Malgré le « coup K-.O » qu’il a infligé à Amadou Ba, son principal adversaire, et aux autres candidats en lice lors de la présidentielle du 24 mars, le nouveau président sénégalais n’en a pas pour autant remporté une victoire totale.

Au sein de l’Assemblée nationale, les Patriotes africains du Sénégal pour le travail, l’éthique et la fraternité (Pastef) ne disposent en effet que de 23 députés sur 165. S’ils peuvent en principe compter sur le soutien des 11 députés du Parti de l’unité et du rassemblement (PUR), et peut-être aussi sur celui des 26 élus du Parti démocratique sénégalais (Pds), lequel, selon notre confrère de ‘’Jeune Afrique’’,  a appelé à voter en faveur du candidat de Pastef à 48 heures du premier tour, voire sur le ralliement de l’infime fraction des non-inscrits (3 députés), ils ne disposent pas, sur le papier, de la majorité absolue dont ils auront besoin pour gouverner et mettre en œuvre « le Projet » qui leur tient lieu de feuille de route .

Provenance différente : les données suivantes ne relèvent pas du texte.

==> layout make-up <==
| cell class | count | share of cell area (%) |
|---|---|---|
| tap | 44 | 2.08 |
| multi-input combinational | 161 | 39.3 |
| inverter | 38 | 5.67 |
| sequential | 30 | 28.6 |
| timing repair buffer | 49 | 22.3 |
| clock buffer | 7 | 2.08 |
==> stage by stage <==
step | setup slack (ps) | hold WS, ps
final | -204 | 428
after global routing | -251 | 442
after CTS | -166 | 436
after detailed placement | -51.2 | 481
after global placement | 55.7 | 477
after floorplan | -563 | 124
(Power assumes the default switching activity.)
==> src/rtl/mux8_rr_arbiter.sv <==
// Round-robin arbiter sharing one 8:1 single-bit path; grants are held until
// the owner drops its request or MAX_HOLD cycles elapse.
module mux8_rr_arbiter
    import mux8_arb_pkg::*;
#(
    parameter int unsigned MAX_HOLD = 4,
    parameter int unsigned CNT_W    = 8
)
(
    input  logic       clk,
    input  logic       rst,
    input  logic [7:0] req,
    input  logic [7:0] in,
    output logic [7:0] grant,
    output logic [2:0] sel,
    output logic       valid,
    output logic       q
);

    arb_state_t       state_q;
    sel_t             ptr_q;
    sel_t             sel_q;
    logic [CNT_W-1:0] cnt_q;
    logic [7:0]       grant_q;
    logic             valid_q;

    logic             pick_found;
    sel_t             pick_idx;
    logic [7:0]       grant_d;
    logic             release_d;

    rr_pick8 u_pick (
        .req   (req),
        .ptr   (ptr_q),
        .found (pick_found),
        .idx   (pick_idx)
    );

    assign grant_d   = 8'b0000_0001 << pick_idx;
    assign release_d = !req[sel_q] || (cnt_q == CNT_W'(MAX_HOLD - 1));

    always_ff @(posedge clk or posedge rst) begin
        if (rst) begin
            state_q <= IDLE;
            ptr_q   <= '0;
            sel_q   <= '0;
            cnt_q   <= '0;
            grant_q <= '0;
            valid_q <= 1'b0;
        end else begin
            case (state_q)
                IDLE: begin
                    cnt_q   <= '0;
                    grant_q <= '0;
                    valid_q <= 1'b0;
                    if (pick_found) begin
                        state_q <= GRANT;
                        sel_q   <= pick_idx;
                        grant_q <= grant_d;
                        valid_q <= 1'b1;
                        ptr_q   <= pick_idx + sel_t'(1);
                    end
                end
                GRANT: begin
                    // Release re-searches immediately so the next owner starts
                    // without a bubble; the old owner only wins if alone.
                    if (release_d) begin
                        cnt_q <= '0;
                        if (pick_found) begin
                            sel_q   <= pick_idx;
                            grant_q <= grant_d;
                            valid_q <= 1'b1;
                            ptr_q   <= pick_idx + sel_t'(1);
                        end else begin
                            state_q <= IDLE;
                            grant_q <= '0;
                            valid_q <= 1'b0;
                        end
                    end else begin
                        cnt_q <= cnt_q + CNT_W'(1);
                    end
                end
                default: begin
                    state_q <= IDLE;
                    grant_q <= '0;
                    valid_q <= 1'b0;
                    cnt_q   <= '0;
                end
            endcase
        end
    end

    assign grant = grant_q;
    assign sel   = sel_q;
    assign valid = valid_q;
    assign q     = valid_q & in[sel_q];

endmodule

 Un constat d’autant plus problématique qu’une réforme constitutionnelle leur serait indispensable pour mettre en œuvre certaines des mesures phares annoncées par le président, Bassirou Diomaye Faye, et par Ousmane Sonko , son Premier ministre. Or celle-ci devrait alors faire l’objet soit d’un référendum soit d’un vote à la majorité des 3/5e à l’Assemblée nationale (soit 99 députés).

Bassirou Diomaye Faye bloqué pour le moment

Après leur victoire écrasante dès le premier tour de la présidentielle, les Patriotes n’ont guère de raisons d’appréhender un trou d’air électoral si les prochaines législatives se tiennent dans un délai raisonnable – l’état de grâce dont bénéficie un nouveau président pouvant s’avérer d’une durée précaire.

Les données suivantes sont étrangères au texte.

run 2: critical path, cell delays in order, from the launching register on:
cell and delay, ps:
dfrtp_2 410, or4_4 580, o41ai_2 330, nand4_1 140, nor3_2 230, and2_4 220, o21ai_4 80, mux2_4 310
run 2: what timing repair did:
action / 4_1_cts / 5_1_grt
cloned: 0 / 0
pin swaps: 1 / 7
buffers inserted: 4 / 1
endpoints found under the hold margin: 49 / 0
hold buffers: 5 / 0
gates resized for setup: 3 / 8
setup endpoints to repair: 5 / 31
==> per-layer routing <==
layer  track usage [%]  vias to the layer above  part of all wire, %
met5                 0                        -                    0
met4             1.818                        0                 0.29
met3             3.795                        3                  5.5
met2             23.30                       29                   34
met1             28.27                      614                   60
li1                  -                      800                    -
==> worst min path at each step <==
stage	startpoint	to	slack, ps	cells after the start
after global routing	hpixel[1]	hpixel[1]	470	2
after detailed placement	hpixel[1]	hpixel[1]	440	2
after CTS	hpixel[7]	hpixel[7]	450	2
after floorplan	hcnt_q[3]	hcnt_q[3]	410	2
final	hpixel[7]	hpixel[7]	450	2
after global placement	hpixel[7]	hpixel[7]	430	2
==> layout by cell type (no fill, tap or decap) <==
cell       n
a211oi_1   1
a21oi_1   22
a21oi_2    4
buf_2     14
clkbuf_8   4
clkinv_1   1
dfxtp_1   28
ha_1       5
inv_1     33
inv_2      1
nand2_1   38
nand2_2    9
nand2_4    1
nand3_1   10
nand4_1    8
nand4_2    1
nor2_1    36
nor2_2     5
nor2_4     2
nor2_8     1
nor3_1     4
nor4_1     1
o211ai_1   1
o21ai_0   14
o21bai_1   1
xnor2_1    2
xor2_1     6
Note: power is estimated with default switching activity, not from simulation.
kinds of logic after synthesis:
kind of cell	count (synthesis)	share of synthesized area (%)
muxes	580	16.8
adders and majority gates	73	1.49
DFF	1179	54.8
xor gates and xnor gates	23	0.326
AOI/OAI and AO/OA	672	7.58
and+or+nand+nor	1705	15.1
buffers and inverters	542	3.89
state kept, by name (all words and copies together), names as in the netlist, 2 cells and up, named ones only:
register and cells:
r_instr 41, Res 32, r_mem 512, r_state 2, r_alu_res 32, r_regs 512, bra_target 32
### config.mk
export PLATFORM = sky130hd
export DESIGN_NAME = sr_ff_arbiter
export DESIGN_NICKNAME = d
export VERILOG_FILES = /design/src/rtl/sr_ctrl_pkg.sv /design/src/rtl/sr_ff_arbiter_gap_counter.sv /design/src/rtl/sr_ff_arbiter.sv
export SDC_FILE = /design/constraint.sdc
export NUM_CORES = 1
export LEC_CHECK = 0
export CORE_MARGIN = 2
export CORE_UTILIZATION = 43
export CTS_CLUSTER_DIAMETER = 50
export DETAILED_ROUTE_END_ITERATION = 10
export PLACE_DENSITY = 0.71
export SKIP_LAST_GASP = 1
export SLEW_MARGIN = 20
export SYNTH_ARGS = -nofsm -noshare
export SYNTH_HDL_FRONTEND = slang
export SYNTH_SLANG_ARGS = --single-unit
### constraint.sdc
create_clock -name clk -period 1.3 [get_ports clk]
set_clock_uncertainty 0.15 [all_clocks]
set_input_delay 0.26 -clock clk [delete_from_list [all_inputs] [get_ports clk]]
set_output_delay 0.26 -clock clk [all_outputs]
set_load 0.005 [all_outputs]
### src/rtl/sr_ctrl_pkg.sv
// Shared encodings for the sr_ff command arbiter: FSM states and set/clear ops.
// Latency: n/a (types and constants only).
// Backpressure: n/a.
package sr_ctrl_pkg;

   typedef enum logic [1:0] {
      IDLE  = 2'd0,
      ISSUE = 2'd1,
      GAP   = 2'd2
   } state_e;

   localparam logic OP_SET = 1'b1;
   localparam logic OP_CLR = 1'b0;

   // Round-robin pointer values: which requester wins a tie.
   localparam logic RR_FAV_A = 1'b0;
   localparam logic RR_FAV_B = 1'b1;

endpackage

### src/rtl/sr_ff_arbiter_gap_counter.sv
// Loadable up/down counter whose terminal-count flag times the post-command idle gap.
// Latency: count updates one cycle after en_i/load_i; tc_o is decoded from the register.
// Backpressure: none; the counter moves only when the owner enables it.
module gap_counter #(
   parameter int W = 4
) (
   input  logic         clk,
   input  logic         rst,
   input  logic         load_i,
   input  logic         en_i,
   input  logic         up_i,
   input  logic [W-1:0] load_val_i,
   input  logic [W-1:0] tc_val_i,
   output logic         tc_o
);

   logic [W-1:0] cnt_q;
   logic [W-1:0] cnt_d;

   // Next count: load has priority over counting.
   always_comb begin
      cnt_d = cnt_q;
      if (load_i) begin
         cnt_d = load_val_i;
      end else if (en_i) begin
         cnt_d = up_i ? cnt_q + 1'b1 : cnt_q - 1'b1;
      end
   end

   // Count register, cleared by reset.
   always_ff @(posedge clk or posedge rst) begin
      if (rst) begin
         cnt_q <= '0;
      end else begin
         cnt_q <= cnt_d;
      end
   end

   assign tc_o = (cnt_q == tc_val_i);

endmodule

### src/rtl/sr_ff_arbiter.sv
// Round-robin arbiter sharing one sr_ff between two set/clear requesters, with a shadow Q.
// Latency: req sampled in IDLE at edge t -> gnt and S/R high for cycle t..t+1, q_shadow valid after t+1.
// Backpressure: requests are level-held; they are ignored (not queued) while busy in ISSUE/GAP.
module sr_ff_arbiter
   import sr_ctrl_pkg::*;
#(
   parameter int GAP_CYCLES = 2,
   parameter int CNT_W      = 4
) (
   input  logic clk,
   input  logic rst,
   input  logic req_a,
   input  logic op_a,
   input  logic req_b,
   input  logic op_b,
   output logic gnt_a,
   output logic gnt_b,
   output logic S,
   output logic R,
   output logic q_shadow,
   output logic busy
);

   // A zero gap skips the GAP state entirely, so the terminal value is then don't-care.
   localparam logic             HAS_GAP = (GAP_CYCLES > 0);
   localparam logic [CNT_W-1:0] GAP_TC  = CNT_W'((GAP_CYCLES > 0) ? GAP_CYCLES - 1 : 0);

   state_e state_q, state_d;
   logic   ptr_q,   ptr_d;
   logic   op_q,    op_d;
   logic   gnt_a_q, gnt_a_d;
   logic   gnt_b_q, gnt_b_d;
   logic   s_q,     s_d;
   logic   r_q,     r_d;
   logic   q_q,     q_d;
   logic   busy_q,  busy_d;
   logic   pick_b;
   logic   gap_load;
   logic   gap_en;
   logic   gap_tc;

   gap_counter #(
      .W (CNT_W)
   ) u_gap (
      .clk        (clk),
      .rst        (rst),
      .load_i     (gap_load),
      .en_i       (gap_en),
      .up_i       (1'b1),
      .load_val_i ('0),
      .tc_val_i   (GAP_TC),
      .tc_o       (gap_tc)
   );

   // Next state and next registered outputs; S/R/gnt are computed on the winning edge
   // so that they are register outputs during the ISSUE cycle.
   always_comb begin
      state_d  = state_q;
      ptr_d    = ptr_q;
      op_d     = op_q;
      gnt_a_d  = 1'b0;
      gnt_b_d  = 1'b0;
      s_d      = 1'b0;
      r_d      = 1'b0;
      q_d      = q_q;
      gap_load = 1'b0;
      gap_en   = 1'b0;
      pick_b   = 1'b0;
      case (state_q)
         IDLE: begin
            if (req_a || req_b) begin
               pick_b  = req_b && (!req_a || (ptr_q == RR_FAV_B));
               op_d    = pick_b ? op_b : op_a;
               ptr_d   = pick_b ? RR_FAV_A : RR_FAV_B;
               gnt_a_d = !pick_b;
               gnt_b_d = pick_b;
               s_d     = (op_d == OP_SET) && !q_q;
               r_d     = (op_d == OP_CLR) && q_q;
               state_d = ISSUE;
            end
         end
         ISSUE: begin
            // The flop captures the pulse on this edge, so the shadow follows here.
            q_d = (op_q == OP_SET);
            if (((op_q == OP_SET) == q_q) || !HAS_GAP) begin
               state_d = IDLE;
            end else begin
               gap_load = 1'b1;
               state_d  = GAP;
            end
         end
         GAP: begin
            gap_en = 1'b1;
            if (gap_tc) begin
               state_d = IDLE;
            end
         end
         default: begin
            state_d = IDLE;
         end
      endcase
      busy_d = (state_d != IDLE);
   end

   // State, pointer and output registers; reset abandons any command in flight.
   always_ff @(posedge clk or posedge rst) begin
      if (rst) begin
         state_q <= IDLE;
         ptr_q   <= RR_FAV_A;
         op_q    <= OP_CLR;
         gnt_a_q <= 1'b0;
         gnt_b_q <= 1'b0;
         s_q     <= 1'b0;
         r_q     <= 1'b0;
         q_q     <= 1'b0;
         busy_q  <= 1'b0;
      end else begin
         state_q <= state_d;
         ptr_q   <= ptr_d;
         op_q    <= op_d;
         gnt_a_q <= gnt_a_d;
         gnt_b_q <= gnt_b_d;
         s_q     <= s_d;
         r_q     <= r_d;
         q_q     <= q_d;
         busy_q  <= busy_d;
      end
   end

   assign gnt_a    = gnt_a_q;
   assign gnt_b    = gnt_b_q;
   assign S        = s_q;
   assign R        = r_q;
   assign q_shadow = q_q;
   assign busy     = busy_q;

endmodule

==> run metrics <==
outcome finished with violations; failing checks setup timing; syn_nets 61; GRT overflow 0; antenna cells 0; Die ar. 0.001767 mm²; CP max stage delay 0.42 ns; layout cells sized above 1 0.4691; cts hold-fix bufs 0; Adder-Cell Fraction of Synth Area 0.04024; Final Hold Vio Count 0; Power Density 2169 mW/mm²; Post-Synthesis Cells 53; HPWL after DPL 914.8 µm; multiplexer share of the synthesized area 0.04225; leakage dissipation 0.4455 nW; H-tree depth 1; crit share post-route 1.007; Max transition margin 0.8578; Max Slew Vio Count 0; WP data required 1.32 ns; CTS tree built; Cell variety after synth 27; hold crit path type input pin to asynchronous set/reset pin; final worst slack -0.009314 ns; Syn. warnings 0; drt first pass iters 2; Worst Setup Start Kind input pin; RSZ-0062 raised after global routing true; kind of end point of the critical path register; Seq cells post-synth 14; initial DRC count 2; initial antenna violation count 0; CP Max Fanout 4; MaxCap Viol Count 0; DR DRC count 0; Root Buffer clkbuf_4; clk buf depth 2; Fmax achieved 763.8 MHz; CP Cell Sequence clkdlybuf4s50_1, or2_4, nand2_4, inv_4, mux2_4; minimum clock period 1.309 ns; area grow syn2layout 52.31%; simple-gate share of the synthesized area 0.1972; Synth Area in XOR/XNOR 0.02817; Worst-Skew Late Latency 0.28 ns; largest family of logic cells by synthesized area simple AND/OR/NAND/NOR gates; Total Routing Usage GR 0.1732; register area share after synthesis 0.5634; area leader, netlist dfrtp_1; CTS Sinks 14; Area contributors post-synth dfrtp_1, ha_1, nand2b_1, nand3_1, mux2_4; post-route non-filler standard cell count 96; DR WL/cell 12.74 µm; Place WS -0.3310 ns; Tot Pwr 2.055 mW; Inserted Clock Buffers 3; dpl cells 90; Tightest Pin Transition 0.2133 ns; Starting Density 0.4662; Post-Syn Area 621.8 µm²; Yosys top cell area share 0.5634; Total Wirelength 1.223 mm; row count 13; Max stage delay cell, worst path clkdlybuf4s50_1; die span in y 42.03 µm; core area 0.001334 mm²; Arr. time, crit path 1.33 ns; Peak supply drop 0.9990 mV; Fin Hold WS 0.1169 ns; final setup vio count 1; vias in the first global route 512; register clock-pin slew on the reported worst setup and hold paths 0.08 ns; GP Congestion 0.7838; vias 479; DRT antenna net count 0; compound-cell area share of the yosys netlist 0.1066; largest net degree at the start of global routing 15; Setup CP Type input pin to register; IO buf count 11; Vias per Instance 4.990; I/O Pins 12; Syn Area/Cell 11.73 µm²; Chip Width 42.03 µm; global-route wire length before repair 2.201 mm; Nets 90
## layer usage
metal,routed length (µm),GRT usage,vias to the layer above
li1,-,-,245
met3,49,0.05172,4
met2,612,0.2719,9
met4,34,0.1125,0
met1,526,0.2056,221
met5,0,0,-
## what timing repair did
item                       in CTS  in global routing
setup endpoints to repair       9                 11
setup buffers                   1                  1
resized for setup              17                 14
pin swaps                       2                  4
## kinds of logic after synthesis
| logic type | count (synthesis) |
|---|---|
| DFF | 14 |
| and+or+nand+nor | 20 |
| xor gates and xnor gates | 2 |
| buffers and inverters | 3 |
| muxes | 2 |
| adders and majority gates | 2 |
| AOI/OAI and AO/OA | 10 |
## worst paths after layout
| path | from | endpoint | slack (ns) | depth (start not counted) |
|---|---|---|---|---|
| worst max-delay path | req_b | ptr_q | -0.009 | 5 |
| worst min-delay path | rst | u_gap.cnt_q[3] | 0.12 | 3 |
| worst max register to register | state_q[0] | ptr_q | 0 | 4 |
| worst min register to register | u_gap.cnt_q[0] | u_gap.cnt_q[0] | 0.39 | 1 |
| max in group asynchronous | rst | state_q[1] | 0.71 | 3 |
| min in group clk | req_a | gnt_a | 0.37 | 4 |
## state kept, by name, summed over array words and instances, names as in the netlist
| register | cells |
|---|---|
| u_gap.cnt_q | 4 |
| gnt_a | 1 |
| S | 1 |
| gnt_b | 1 |
| q_shadow | 1 |
| R | 1 |
| op_q | 1 |
| ptr_q | 1 |
| state_q | 2 |
| busy | 1 |
## where the power goes
part           leakage (nW)  internal [mW]  switching [mW]
Combinational         0.250          0.589           0.390
Clock                0.0210          0.171           0.139
Sequential            0.175          0.606           0.161
Total                 0.445           1.37           0.689
## metrics by stage
stage               setup TNS [ns]  area, µm²    util
floorplan                        0      624.3       -
global placement            -1.448      835.8  0.6266
detailed placement          -1.528      835.8  0.6266
CTS                              0      900.9  0.6754
global route               -0.1295      947.2  0.7101
finish                   -0.009314      947.2  0.7101
## cells in the mapped netlist
cell type	count
o22ai_1	2
nand3_1	3
a211oi_1	1
nand2_4	1
or3_1	1
and4_1	1
a31oi_1	1
nor3b_1	1
dfrtp_1	14
nor3_1	1
ha_1	2
xnor2_1	1
nand3b_1	1
mux2_4	1
nor2_1	3
inv_1	2
inv_4	1
nand2_1	2
nand2b_1	4
or2_4	1
a21bo_2	1
nand4b_1	1
mux2_2	1
a21oi_1	2
o21ai_0	1
xor2_1	1
o211ai_1	2
## cells in the final DEF, fill, tap and decap left out, types with 2 or more instances in the layout
master	n
dfrtp_2	2
buf_4	12
nor2_1	2
clkdlybuf4s15_1	3
o211ai_1	2
nand3_1	3
nand2b_4	3
nand2_1	2
clkdlybuf4s50_1	4
clkbuf_2	3
clkbuf_4	3
a21oi_1	2
dfrtp_1	12
inv_1	2
## worst max-delay path: cells and delay by family
kind | cells | cell delay, ns
simple gates | 2 | 0.33
mux | 1 | 0.28
buf+inv | 2 | 0.46
## cell type report
cell class	count	area, µm²
fillers	109	386.6
flip-flops and latches	14	352.8
multi-input cells	36	330.3
repair buffers	24	195.2
clock buffers	4	36.28
well taps	15	18.77
inverters	3	13.76
Note: power is estimated with default switching activity, not from simulation.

 Lors des deux précédentes alternances, en 2000 et en 2012, Abdoulaye Wade puis Macky Sall avaient ainsi profité d’un raz-de-marée en leur faveur lors des législatives qui avaient suivi leurs victoires respectives à la présidentielle. Pour les nouveaux gouvernants, une contrainte complique toutefois la donne. Au Sénégal, le président de la République ne peut en effet dissoudre l’Assemblée au cours des deux années qui suivent l’entrée en fonction de celle-ci, en l’occurrence, cela sera possible à partir du 13 septembre 2024.

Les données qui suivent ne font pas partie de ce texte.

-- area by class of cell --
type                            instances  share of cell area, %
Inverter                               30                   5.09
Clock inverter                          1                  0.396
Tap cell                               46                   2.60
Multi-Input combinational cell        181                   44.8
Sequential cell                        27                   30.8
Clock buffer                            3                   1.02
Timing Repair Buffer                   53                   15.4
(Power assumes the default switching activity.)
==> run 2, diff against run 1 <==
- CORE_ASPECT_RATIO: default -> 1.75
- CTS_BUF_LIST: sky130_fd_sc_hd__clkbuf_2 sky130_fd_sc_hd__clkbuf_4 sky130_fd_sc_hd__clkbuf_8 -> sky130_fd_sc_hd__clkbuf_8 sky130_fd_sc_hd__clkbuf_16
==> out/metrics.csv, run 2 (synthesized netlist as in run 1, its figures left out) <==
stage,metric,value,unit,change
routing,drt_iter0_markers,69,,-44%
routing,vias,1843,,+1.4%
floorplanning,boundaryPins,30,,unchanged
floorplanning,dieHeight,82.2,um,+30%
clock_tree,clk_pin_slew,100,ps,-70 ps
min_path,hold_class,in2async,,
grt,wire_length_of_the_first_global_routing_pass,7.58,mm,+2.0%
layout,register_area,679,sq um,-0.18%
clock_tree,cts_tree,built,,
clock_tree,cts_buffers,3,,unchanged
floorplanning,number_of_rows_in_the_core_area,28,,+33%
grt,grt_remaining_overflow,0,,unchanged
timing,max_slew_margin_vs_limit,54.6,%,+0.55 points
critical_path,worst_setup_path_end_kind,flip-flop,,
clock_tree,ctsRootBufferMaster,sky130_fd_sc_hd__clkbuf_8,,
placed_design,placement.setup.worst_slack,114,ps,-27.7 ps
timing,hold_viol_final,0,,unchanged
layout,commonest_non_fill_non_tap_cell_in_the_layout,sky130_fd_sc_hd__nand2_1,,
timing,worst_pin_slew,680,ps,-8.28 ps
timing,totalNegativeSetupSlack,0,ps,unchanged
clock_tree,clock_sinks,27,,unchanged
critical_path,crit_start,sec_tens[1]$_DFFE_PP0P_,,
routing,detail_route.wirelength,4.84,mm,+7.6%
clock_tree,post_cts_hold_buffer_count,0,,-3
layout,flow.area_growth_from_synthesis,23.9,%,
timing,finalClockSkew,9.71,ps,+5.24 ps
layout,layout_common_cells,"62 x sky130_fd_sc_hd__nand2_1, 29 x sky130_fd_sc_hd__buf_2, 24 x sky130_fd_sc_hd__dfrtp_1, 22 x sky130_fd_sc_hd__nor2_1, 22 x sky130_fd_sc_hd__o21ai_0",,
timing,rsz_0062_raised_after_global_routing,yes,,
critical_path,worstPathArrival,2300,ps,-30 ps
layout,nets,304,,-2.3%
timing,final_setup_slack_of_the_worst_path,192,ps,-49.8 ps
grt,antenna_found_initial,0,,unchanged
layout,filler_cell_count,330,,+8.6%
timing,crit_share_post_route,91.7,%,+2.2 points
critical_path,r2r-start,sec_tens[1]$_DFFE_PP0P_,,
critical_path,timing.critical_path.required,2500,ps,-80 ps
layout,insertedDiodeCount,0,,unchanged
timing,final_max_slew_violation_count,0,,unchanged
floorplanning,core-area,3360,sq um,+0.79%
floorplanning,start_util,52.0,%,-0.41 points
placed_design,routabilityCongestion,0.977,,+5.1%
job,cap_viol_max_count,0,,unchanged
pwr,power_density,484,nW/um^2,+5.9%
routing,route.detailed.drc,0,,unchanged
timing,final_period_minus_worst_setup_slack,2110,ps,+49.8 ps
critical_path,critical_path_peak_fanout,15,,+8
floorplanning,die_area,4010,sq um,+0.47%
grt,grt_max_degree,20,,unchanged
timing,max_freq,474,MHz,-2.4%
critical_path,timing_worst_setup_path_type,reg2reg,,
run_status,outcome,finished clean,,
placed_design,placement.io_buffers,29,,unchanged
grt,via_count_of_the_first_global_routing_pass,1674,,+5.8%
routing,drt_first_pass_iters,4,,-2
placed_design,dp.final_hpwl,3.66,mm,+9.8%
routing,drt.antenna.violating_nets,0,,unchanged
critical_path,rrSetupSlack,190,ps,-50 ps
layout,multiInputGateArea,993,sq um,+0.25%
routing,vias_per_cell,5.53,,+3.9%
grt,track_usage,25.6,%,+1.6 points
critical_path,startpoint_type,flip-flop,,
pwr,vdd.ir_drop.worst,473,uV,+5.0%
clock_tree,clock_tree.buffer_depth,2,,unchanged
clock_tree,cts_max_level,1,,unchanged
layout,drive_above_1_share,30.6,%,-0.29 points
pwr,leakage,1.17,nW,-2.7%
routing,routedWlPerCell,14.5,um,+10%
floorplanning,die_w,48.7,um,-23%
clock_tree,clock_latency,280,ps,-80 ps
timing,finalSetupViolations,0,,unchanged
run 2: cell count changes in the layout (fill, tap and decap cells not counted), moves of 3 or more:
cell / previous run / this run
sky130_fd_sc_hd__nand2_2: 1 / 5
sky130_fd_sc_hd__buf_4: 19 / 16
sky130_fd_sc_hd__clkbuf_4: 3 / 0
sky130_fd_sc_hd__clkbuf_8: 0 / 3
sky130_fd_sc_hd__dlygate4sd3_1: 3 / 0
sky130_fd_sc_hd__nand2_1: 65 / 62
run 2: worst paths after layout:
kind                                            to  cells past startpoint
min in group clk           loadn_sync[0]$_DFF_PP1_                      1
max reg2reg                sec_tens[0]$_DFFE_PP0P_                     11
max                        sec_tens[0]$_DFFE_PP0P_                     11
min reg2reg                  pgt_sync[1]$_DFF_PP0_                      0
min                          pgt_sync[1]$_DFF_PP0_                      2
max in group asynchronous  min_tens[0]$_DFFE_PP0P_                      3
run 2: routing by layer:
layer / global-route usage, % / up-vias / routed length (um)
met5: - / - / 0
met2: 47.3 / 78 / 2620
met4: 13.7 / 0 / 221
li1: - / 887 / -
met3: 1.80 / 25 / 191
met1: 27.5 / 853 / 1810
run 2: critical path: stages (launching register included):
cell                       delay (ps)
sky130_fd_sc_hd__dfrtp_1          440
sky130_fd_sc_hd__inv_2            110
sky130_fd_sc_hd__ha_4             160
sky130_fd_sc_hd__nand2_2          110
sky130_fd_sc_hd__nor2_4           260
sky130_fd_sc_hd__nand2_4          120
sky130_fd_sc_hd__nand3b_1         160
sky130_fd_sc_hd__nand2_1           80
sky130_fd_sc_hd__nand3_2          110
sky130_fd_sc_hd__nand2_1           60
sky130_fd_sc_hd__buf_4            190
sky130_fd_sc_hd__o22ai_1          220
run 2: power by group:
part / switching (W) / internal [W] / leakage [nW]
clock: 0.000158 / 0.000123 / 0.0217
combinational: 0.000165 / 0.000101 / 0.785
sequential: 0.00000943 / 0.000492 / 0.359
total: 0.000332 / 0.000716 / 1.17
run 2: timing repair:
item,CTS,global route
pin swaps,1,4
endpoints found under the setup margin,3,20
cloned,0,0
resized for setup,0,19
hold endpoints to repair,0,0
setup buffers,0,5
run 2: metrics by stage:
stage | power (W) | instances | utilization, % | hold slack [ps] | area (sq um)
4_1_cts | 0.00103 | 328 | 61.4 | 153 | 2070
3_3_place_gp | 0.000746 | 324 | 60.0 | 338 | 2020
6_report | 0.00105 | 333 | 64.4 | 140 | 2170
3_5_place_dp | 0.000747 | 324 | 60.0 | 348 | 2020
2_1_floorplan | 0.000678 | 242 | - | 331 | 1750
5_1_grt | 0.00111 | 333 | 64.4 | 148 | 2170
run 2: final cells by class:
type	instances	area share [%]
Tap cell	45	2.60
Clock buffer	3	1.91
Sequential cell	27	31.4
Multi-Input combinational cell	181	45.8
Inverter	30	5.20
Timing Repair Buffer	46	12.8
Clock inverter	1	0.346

Qui plus est, de nouvelles élections ne peuvent se tenir que « 60 jours au moins et 90 jours au plus » après la promulgation d’un décret de dissolution signé par le chef de l’État.

Bassirou Diomaye Faye et Ousmane Sonko devront donc composer avec une Assemblée nationale dans laquelle leur parti et ses alliés seront minoritaires sur le papier tout du moins – jusqu’en novembre 2024 dans le meilleur des cas.

Une situation qui ne manque pas de piquant quand on se souvient qu’en juillet 2023, au lendemain du Dialogue national qui s’était déroulé en juin, le président Macky Sall avait lui-même envisagé de proposer à l’Assemblée nationale, lors d’une session extraordinaire convoquée pour l’occasion, un projet de loi faisant sauter ce verrou constitutionnel – ce qui aurait permis au nouveau chef de l’État de dissoudre l’Assemblée nationale sans contrainte aucune.

Dénonçant alors, par la voix de Guy Marius Sagna, « un tripatouillage constitutionnel », les députés de Pastef avaient voté contre ce texte. Ceux de Taxawu Sénégal, le parti de Khalifa Sall leur avaient emboîté le pas.

Yewwi Askan Wi affaibli

À la même période, la scission entre ce parti (qui compte 13 députés) et celui de Bassirou Diomaye Faye avait entraîné un affaiblissement de la coalition Yewwi Askan Wi, qu’ils avaient formée lors des élections locales de janvier 2022 puis des législatives du mois de juillet suivant.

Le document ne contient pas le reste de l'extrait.